El bajo valor del trabajo, principalmente el femenino, es central para repensar la responsabilidad comunitaria en el cuidado, entendiendo que la suficiencia de ingresos es fundamental para lograr un bienestar relativo en los hogares.
En los últimos años, han habido propuestas para disminuir la brecha salarial emanadas de distintos países y Organismos Internacionales, pero pocas relevan la figura de los actores colectivos para la obtención de mejoras consistentes en los ingresos y en la disminución de la brecha salarial.
Son los sindicatos y las organizaciones de trabajadores/as quienes deben impulsar políticas que logren conciliar el trabajo remunerado y el de cuidados en lógicas comunitarias; como por ejemplo demandar transparencia en los sistemas salariales de las empresas, además resguardar los tiempos para que la corresponsabilidad sea efectiva en los hogares.
En esta misma línea, exigir políticas de formalización para los sectores más precarios que coinciden con los más feminizados, como el trabajo doméstico y el comercio informal y, por último, impulsar una discusión profunda respecto al valor del trabajo.

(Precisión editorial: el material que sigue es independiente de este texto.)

Background: an optimization exercise with open tools, aiming at small area and a short achievable clock period. Do not read the settings as production practice. Function was checked by simulation only, so behaviour that the tests miss may differ from the original.

==> job 1641 <==
## ylb_fpu
module ylb_fpu (
    input             clk,
    input             rst_n,
    input             in_valid,
    input      [3:0]  in_fn,
    input      [31:0] in_a,
    input      [31:0] in_b,
    input      [31:0] in_c,
    output            out_valid,
    output            out_wr,
    output            out_fl,
    output     [31:0] out_res,
    output     [3:0]  out_flags
);
make LEC_CHECK=0 CAP_MARGIN=20 CORE_MARGIN=2 CORE_UTILIZATION=45 SETUP_SLACK_MARGIN=5 SLEW_MARGIN=20 TNS_END_PERCENT=5 finish   # period 12.0 ns
run.sh (not shown) runs the stock make flow with config.mk's settings and CLKGATE_MAP_FILE= SYNTH_SCRIPT=/design/flow/synth_recipe.tcl, a recipe that flattens the netlist after the stock synthesis.
==> inputs of job 1478, as changes to job 1641 <==
--- a/flow/design.v
+++ b/flow/design.v
@@ -108,26 +108,38 @@
     wire       zh0 = is_add ? b_hid : ~is_mul & c_hid;
     wire signed [11:0] dxy  = {4'b0, in_a[30:23]} + {4'b0, ye0} - {4'b0, ze0} - 12'sd100 +
                               {11'b0, ~a_hid} + {11'b0, ~yh0} - {11'b0, ~zh0};
     wire signed [11:0] dti  = 12'sd158 - {4'b0, in_a[30:23]} - {11'b0, ~a_hid};
     wire               anch = ~is_arith | a_zero | (~is_add & b_zero) | (dxy <= 0);
     wire signed [11:0] sh   = is_ftoi ? dti : anch ? 12'sd0 : dxy;
     wire [6:0]         sh7  = (sh[11] ? 7'd0 : (|sh[10:7]) ? 7'd127 : sh[6:0]);
+    wire       is_fma = (in_fn == FMA) || (in_fn == FMS);
+    wire [23:0] zm0 = is_add  ? {b_hid, in_b[22:0]} :
+                      is_fma  ? {c_hid, in_c[22:0]} :
+                      is_ftoi ? {a_hid, in_a[22:0]} : 24'b0;
+    reg  [6:0] zthr0;
+    integer k;
+    always @* begin
+        zthr0 = 7'd127;
+        for (k = 23; k >= 0; k = k - 1)
+            if (zm0[k]) zthr0 = 7'd52 + k[6:0];
+    end
     reg sub0;
     always @* begin
         case (in_fn)
             FADD:    sub0 = in_a[31] ^ in_b[31];
             FSUB:    sub0 = ~(in_a[31] ^ in_b[31]);
             FMUL:    sub0 = ~(in_a[31] ^ in_b[31]);
             FMA:     sub0 = in_a[31] ^ in_b[31] ^ in_c[31];
             FMS:     sub0 = ~(in_a[31] ^ in_b[31] ^ in_c[31]);
             default: sub0 = 1'b0;
         endcase
     end
     reg         v1, arith1, cvt1, ftoi1, wr1, anch1, sub1;
+    reg [6:0]   zthr1;
     reg [6:0]   sh1;
     reg [31:0]  x1, y1, z1;
     reg         xh1, yh1, zh1;
     reg [3:0]   flags1;
     always @(posedge clk) begin
         if (!rst_n)
             v1 <= 1'b0;
@@ -136,14 +148,15 @@
         arith1 <= is_arith;
         cvt1   <= is_cvt;
         ftoi1  <= is_ftoi;
         wr1    <= (in_fn != FCMP);
         anch1  <= anch;
         sub1   <= sub0;
         sh1    <= sh7;
+        zthr1  <= zthr0;
         x1     <= x;
         y1     <= y;
         z1     <= z;
         xh1    <= |x[30:23];
         yh1    <= |y[30:23];
         zh1    <= z_hid;
         flags1 <= cmp_flags;
@@ -162,34 +175,28 @@
     wire x_nan = x_max & ~x_fz, y_nan = y_max & ~y_fz, z_nan = z_max & ~z_fz;
     wire x_inf = x_max & x_fz,  y_inf = y_max & y_fz,  z_inf = z_max & z_fz;
     wire x_zero = ~xh & x_fz, y_zero = ~yh & y_fz, z_zero = ~zh & z_fz;
     wire p_zero = x_zero | y_zero;
     wire p_inf  = x_inf | y_inf;
     wire sp  = arith1 ? (xs ^ ys) : cvt1 ? 1'b0 : zs;
     wire sub = sub1;
+    integer i;
     reg  [76:0]        zsh;
     always @* begin
         zsh = {sub, zm ^ {24{sub}}, {52{sub}}};
         if (sh1[0]) zsh = {{ 1{sub}}, zsh[76:1]};
         if (sh1[1]) zsh = {{ 2{sub}}, zsh[76:2]};
         if (sh1[2]) zsh = {{ 4{sub}}, zsh[76:4]};
         if (sh1[3]) zsh = {{ 8{sub}}, zsh[76:8]};
         if (sh1[4]) zsh = {{16{sub}}, zsh[76:16]};
         if (sh1[5]) zsh = {{32{sub}}, zsh[76:32]};
         if (sh1[6]) zsh = {{64{sub}}, zsh[76:64]};
     end
-    reg                zst;
-    integer i;
-    always @* begin
-        zst = 1'b0;
-        for (i = 0; i < 24; i = i + 1)
-            if (sh1 > 7'd52 + i) zst = zst | zm[i];
-    end
     wire [8:0] pl = ftoi1 ? 9'd0 : cvt1 ? 9'd189 : anch1 ? ({1'b0, zE} - 9'd1) : ({1'b0, xE} + {1'b0, yE} - 9'd101);
-    wire [77:0] zin  = cvt1 ? {y1[31], y1, z1, 13'b0} : {sub, sub, zsh[75:0], zst ^ sub};
+    wire [77:0] zin  = cvt1 ? {y1[31], y1, z1, 13'b0} : {sub, sub, zsh[75:0], (sh1 > zthr1) ^ sub};
     wire [77:0] tsum;
     mac_tree u_mac (.mx(xm), .my(ym), .zin(zin), .cin(sub), .t(tsum));
     wire spec_nan = ~cvt1 & (x_nan | y_nan | z_nan | (p_inf & p_zero) | (p_inf & z_inf & (zs != sp)));
     wire spec_inf = ~cvt1 & (ftoi1 ? (zE >= 8'd158) : (p_inf | z_inf));
     wire inf_sgn  = p_inf ? sp : zs;
     wire zero_sgn = ~cvt1 & p_zero & z_zero & sp & zs;
     reg         v2, wr2, ftoi2, sp2, nan2, inf2, isg2, zsg2;
- PLACE_DENSITY: default -> 0.72
==> inputs of job 6069, as changes to job 1641 <==
--- a/flow/design.v
+++ b/flow/design.v
@@ -27,26 +27,26 @@
     localparam [3:0] FTOI   = 4'hE;
     localparam [3:0] FCLAMP = 4'hF;
     localparam [31:0] F_ONE = 32'h3F80_0000;
     localparam [31:0] SIGN  = 32'h8000_0000;
     wire a_nan = (&in_a[30:23]) && (|in_a[22:0]);
     wire b_nan = (&in_b[30:23]) && (|in_b[22:0]);
     wire c_nan = (&in_c[30:23]) && (|in_c[22:0]);
-    wire a_hid = |in_a[30:23], b_hid = |in_b[30:23], c_hid = |in_c[30:23];
     wire [31:0] a_key = in_a[31] ? {1'b0, ~in_a[30:0]} : {1'b1, in_a[30:0]};
     wire [31:0] b_key = in_b[31] ? {1'b0, ~in_b[30:0]} : {1'b1, in_b[30:0]};
     wire [31:0] c_key = in_c[31] ? {1'b0, ~in_c[30:0]} : {1'b1, in_c[30:0]};
     wire        a_lt_b = (a_key < b_key);
     wire        ab_eq  = (in_a == in_b);
-    wire        min_a  = ~a_nan & (b_nan | a_lt_b);      
-    wire        max_b  = a_nan | (~b_nan & a_lt_b);      
+    wire [31:0] min_ab = a_nan ? in_b : b_nan ? in_a : a_lt_b ? in_a : in_b;
+    wire [31:0] max_ab = a_nan ? in_b : b_nan ? in_a : a_lt_b ? in_b : in_a;
     wire        a_le_c = ~(c_key < a_key);
     wire        b_le_c = ~(c_key < b_key);
-    wire        m_le_c = max_b ? b_le_c : a_le_c;
-    wire        clamp_c = (a_nan & b_nan) | (~c_nan & ~m_le_c);
+    wire        max_a  = b_nan | (~a_nan & ~a_lt_b);
+    wire        m_le_c = max_a ? a_le_c : b_le_c;
+    wire [31:0] clamp  = (a_nan & b_nan) ? in_c : c_nan ? max_ab : m_le_c ? max_ab : in_c;
     wire both_zero = (in_a[30:0] == 0) && (in_b[30:0] == 0);
     reg [3:0] cmp_flags;
     always @* begin
         if (a_nan || b_nan)
             cmp_flags = 4'b0001;
         else if (both_zero || ab_eq)
             cmp_flags = 4'b1000;
@@ -54,65 +54,46 @@
             cmp_flags = 4'b0100;
         else
             cmp_flags = 4'b0000;
     end
     wire is_arith = (in_fn <= FMS);
     wire is_cvt   = (in_fn == FCVT) || (in_fn == FCVTL);
     wire is_ftoi  = (in_fn == FTOI);
-    reg [31:0] x, y;
+    reg [31:0] x, y, z;
     always @* begin
         x = 32'b0;
         y = 32'b0;
+        z = in_a;
         case (in_fn)
-            FADD:   begin x = in_a;        y = F_ONE; end
-            FSUB:   begin x = in_a;        y = F_ONE; end
-            FMUL:   begin x = in_a;        y = in_b;  end
-            FMA:    begin x = in_a;        y = in_b;  end
-            FMS:    begin x = in_a ^ SIGN; y = in_b;  end
+            FADD:   begin x = in_a;        y = F_ONE; z = in_b;        end
+            FSUB:   begin x = in_a;        y = F_ONE; z = in_b ^ SIGN; end
+            FMUL:   begin x = in_a;        y = in_b;  z = SIGN;        end
+            FMA:    begin x = in_a;        y = in_b;  z = in_c;        end
+            FMS:    begin x = in_a ^ SIGN; y = in_b;  z = in_c;        end
+            FMIN:   z = min_ab;
+            FMAX:   z = max_ab;
+            FABS:   z = {1'b0, in_a[30:0]};
+            FNEG:   z = in_a ^ SIGN;
+            FCLAMP: z = clamp;
             FCVT:   y = {32{in_a[31]}};
             FCVTL:  y = in_b;
             default: ;
         endcase
     end
-    reg z_a, z_b, z_c, z_s;
-    always @* begin
-        z_a = 1'b0;
-        z_b = 1'b0;
-        z_c = 1'b0;
-        z_s = in_a[31];
-        case (in_fn)
-            FADD:   begin z_b = 1'b1; z_s = in_b[31];  end
-            FSUB:   begin z_b = 1'b1; z_s = ~in_b[31]; end
-            FMUL:   z_s = 1'b1;
-            FMA,
-            FMS:    begin z_c = 1'b1; z_s = in_c[31];  end
-            FMIN:   begin z_a = min_a; z_b = ~min_a;
-                          z_s = min_a ? in_a[31] : in_b[31]; end
-            FMAX:   begin z_a = ~max_b; z_b = max_b;
-                          z_s = max_b ? in_b[31] : in_a[31]; end
-            FABS:   begin z_a = 1'b1; z_s = 1'b0;      end
-            FNEG:   begin z_a = 1'b1; z_s = ~in_a[31]; end
-            FCLAMP: begin z_a = ~clamp_c & ~max_b; z_b = ~clamp_c & max_b; z_c = clamp_c;
-                          z_s = clamp_c ? in_c[31] : max_b ? in_b[31] : in_a[31]; end
-            default: z_a = 1'b1;
-        endcase
-    end
-    wire [31:0] z  = {z_s, ({31{z_a}} & in_a[30:0]) | ({31{z_b}} & in_b[30:0]) | ({31{z_c}} & in_c[30:0])};
-    wire        z_hid = (z_a & a_hid) | (z_b & b_hid) | (z_c & c_hid);
+    wire [7:0] aE = {in_a[30:24], in_a[23] | ~|in_a[30:23]};
+    wire [7:0] bE = {in_b[30:24], in_b[23] | ~|in_b[30:23]};
+    wire [7:0] cE = {in_c[30:24], in_c[23] | ~|in_c[30:23]};
     wire       is_add = (in_fn == FADD) || (in_fn == FSUB);
     wire       is_mul = (in_fn == FMUL);
     wire       a_zero = ~|in_a[30:0];
     wire       b_zero = ~|in_b[30:0];
-    wire [7:0] ye0 = is_add ? 8'd127 : in_b[30:23];
-    wire       yh0 = is_add | b_hid;
-    wire [7:0] ze0 = is_add ? in_b[30:23] : is_mul ? 8'd0 : in_c[30:23];
-    wire       zh0 = is_add ? b_hid : ~is_mul & c_hid;
-    wire signed [11:0] dxy  = {4'b0, in_a[30:23]} + {4'b0, ye0} - {4'b0, ze0} - 12'sd100 +
-                              {11'b0, ~a_hid} + {11'b0, ~yh0} - {11'b0, ~zh0};
-    wire signed [11:0] dti  = 12'sd158 - {4'b0, in_a[30:23]} - {11'b0, ~a_hid};
+    wire [7:0] yE0 = is_add ? 8'd127 : bE;
+    wire [7:0] zE0 = is_add ? bE : is_mul ? 8'd1 : cE;
+    wire signed [11:0] dxy  = {4'b0, aE} + {4'b0, yE0} - {4'b0, zE0} - 12'sd100;
+    wire signed [11:0] dti  = 12'sd158 - {4'b0, aE};
     wire               anch = ~is_arith | a_zero | (~is_add & b_zero) | (dxy <= 0);
     wire signed [11:0] sh   = is_ftoi ? dti : anch ? 12'sd0 : dxy;
     wire [6:0]         sh7  = (sh[11] ? 7'd0 : (|sh[10:7]) ? 7'd127 : sh[6:0]);
     reg sub0;
     always @* begin
         case (in_fn)
             FADD:    sub0 = in_a[31] ^ in_b[31];
@@ -122,15 +103,14 @@
             FMS:     sub0 = ~(in_a[31] ^ in_b[31] ^ in_c[31]);
             default: sub0 = 1'b0;
         endcase
     end
     reg         v1, arith1, cvt1, ftoi1, wr1, anch1, sub1;
     reg [6:0]   sh1;
     reg [31:0]  x1, y1, z1;
-    reg         xh1, yh1, zh1;
     reg [3:0]   flags1;
     always @(posedge clk) begin
         if (!rst_n)
             v1 <= 1'b0;
         else
             v1 <= in_valid;
         arith1 <= is_arith;
@@ -139,22 +119,19 @@
         wr1    <= (in_fn != FCMP);
         anch1  <= anch;
         sub1   <= sub0;
         sh1    <= sh7;
         x1     <= x;
         y1     <= y;
         z1     <= z;
-        xh1    <= |x[30:23];
-        yh1    <= |y[30:23];
-        zh1    <= z_hid;
         flags1 <= cmp_flags;
     end
     wire       xs = x1[31], ys = y1[31], zs = z1[31];
     wire [7:0] xe = x1[30:23], ye = y1[30:23], ze = z1[30:23];
-    wire       xh = xh1, yh = yh1, zh = zh1;
+    wire       xh = |xe, yh = |ye, zh = |ze;
     wire [23:0] xm = {xh, x1[22:0]};
     wire [23:0] ym = {yh, y1[22:0]};
     wire [23:0] zm = {zh, z1[22:0]};
     wire [7:0] xE = {xe[7:1], xe[0] | ~xh};
     wire [7:0] yE = {ye[7:1], ye[0] | ~yh};
     wire [7:0] zE = {ze[7:1], ze[0] | ~zh};
     wire x_max = &xe, y_max = &ye, z_max = &ze;
@@ -217,15 +194,15 @@
     always @* begin
         for (i = 0; i < 77; i = i + 1)
             lzd[i] = (t2[i] ^ t2[i+1]) | (pl2 == 9'd76 - i);
     end
     wire [6:0]  lsh;
     lzc77 u_lzc (.d(lzd), .lz(lsh));
     wire               ix   = ftoi2 & sp2;
-    wire [76:0]        nvf  = {t2[76:52] ^ {25{ix}}, t2[51:0]} << lsh;
+    wire [76:0]        nvf  = (t2[76:0] ^ {77{ix}}) << lsh;
     reg                stf;                  
     always @* begin
         stf = 1'b0;
         for (i = 0; i < 52; i = i + 1)
             if (lsh < 7'd52 - i) stf = stf | t2[i];
     end
     wire [24:0]        nn   = ~nvf[76:52];
@@ -262,28 +239,25 @@
     wire        rg  = nv3[0];
     wire        rs  = stf3;
     wire        rup = rg & (rs | rm[0]);
     wire [31:0] iv  = {nv3[24:0], mi3[7:1]};
     wire        ig  = mi3[0] ^ sgn3;
     wire        il  = mi3[1] ^ sgn3;
     wire        iup = ig & (sti3 | il);
-    wire [22:0] lo  = rm[22:0] + {22'b0, rup};
-    wire        c23 = rup & (&rm[22:0]);
-    wire signed [11:0] eh0 = ebm3 + {11'b0, nv3[25]} + {11'b0, rm[23]};
-    wire signed [11:0] eh1 = eh0 + 12'sd1;
-    wire        ov0 = ~eh0[11] & (eh0[10:0] >= 11'd255);
-    wire        ov1 = ~eh1[11] & (eh1[10:0] >= 11'd255);
-    wire signed [11:0] ehi = c23 ? eh1 : eh0;
-    wire        ovf = c23 ? ov1 : ov0;
+    wire [22:0] blo = ftoi3 ? iv[22:0] : rm[22:0];
+    wire        bin = ftoi3 ? (iup ^ sgn3) : rup;
+    wire [23:0] lo  = {1'b0, blo} + {23'b0, bin};
+    wire signed [11:0] ehi = ebm3 + {11'b0, nv3[25]} + {11'b0, rm[23]} + {11'b0, lo[23]};
+    wire        ovf = ~ehi[11] & (ehi[10:0] >= 11'd255);
     wire [31:0] pk  = {1'b0, ehi[7:0], lo[22:0]};
     wire [31:0] f_res = nan3 ? 32'h7FC0_0000 :
                         (inf3 | ovf) ? {sgn3, 31'h7F80_0000} :
                         zero3 ? {sgn3, 31'b0} :
                                 {sgn3, pk[30:0]};
-    wire [31:0] ti  = iv + {31'b0, iup ^ sgn3};
+    wire [31:0] ti  = {iv[31:23] + {8'b0, lo[23]}, lo[22:0]};
     wire [31:0] i_res = nan3 ? 32'b0 :
                         inf3 ? (sgn3 ? 32'h8000_0000 : 32'h7FFF_FFFF) : ti;
     assign out_valid = v3;
     assign out_wr    = wr3;
     assign out_fl    = ~wr3;
     assign out_flags = flags3;
     assign out_res   = ftoi3 ? i_res : f_res;
- CORE_UTILIZATION: 45 -> 60
- TNS_END_PERCENT: 5 -> default
==> reports/results.ini <==
[finish]
design_area_sq_mm = 0.05437
insertedDiodeCount = 2

[synthesis]
synth_top_area_share_pct = 22.39
ys_ff_latch = 276

[power_and_ir_drop]
power_frac_seq_pct = 13.6
switching_share_pct = 55.83
intPower_mw = 5.986

[status]
status = no timing/DRC/antenna violations

[grt]
first_global_vias = 45860

[route]
avgViaCountPerCell = 6.230

the above is filed under job 1478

Por tanto, es urgente que las organizaciones de trabajadores/as exijan un aumento en el salario mínimo ($301.000 en la actualidad) no sólo porque con esta suma no se logra cubrir las necesidades de un hogar, sino porque aumentar el salario mínimo podría corregir sesgos que desvalorizan el trabajo de las mujeres en las escalas salariales.
Una política robusta que incremente el salario mínimo y que esté acorde con los gastos de los hogares, puede ser una herramienta útil para cerrar las brechas salariales de género, dado que las mujeres se encuentran en mayor medida en ocupaciones con salarios iguales o menores al mínimo, como lo demuestra el Estudio “Los verdaderos salarios de Chile”, donde se establece que el 50% de las mujeres percibe un sueldo de $300.000 pesos o menos, ni siquiera llegando al umbral del salario mínimo. En este sentido, el aumento del salario mínimo no sólo serviría como “efecto faro” para los demás sueldos, también sirve para equiparar las discriminaciones horizontales que viven las mujeres en el mundo del trabajo asalariado.
Superar las inequidades hoy, merece la organización y fortalecimiento de los sindicatos, para exigir e impulsar políticas de protección efectivas para la clase trabajadora, contemplando los conflictos y tensiones que implica la valorización de todos los trabajos, no sólo del productivo.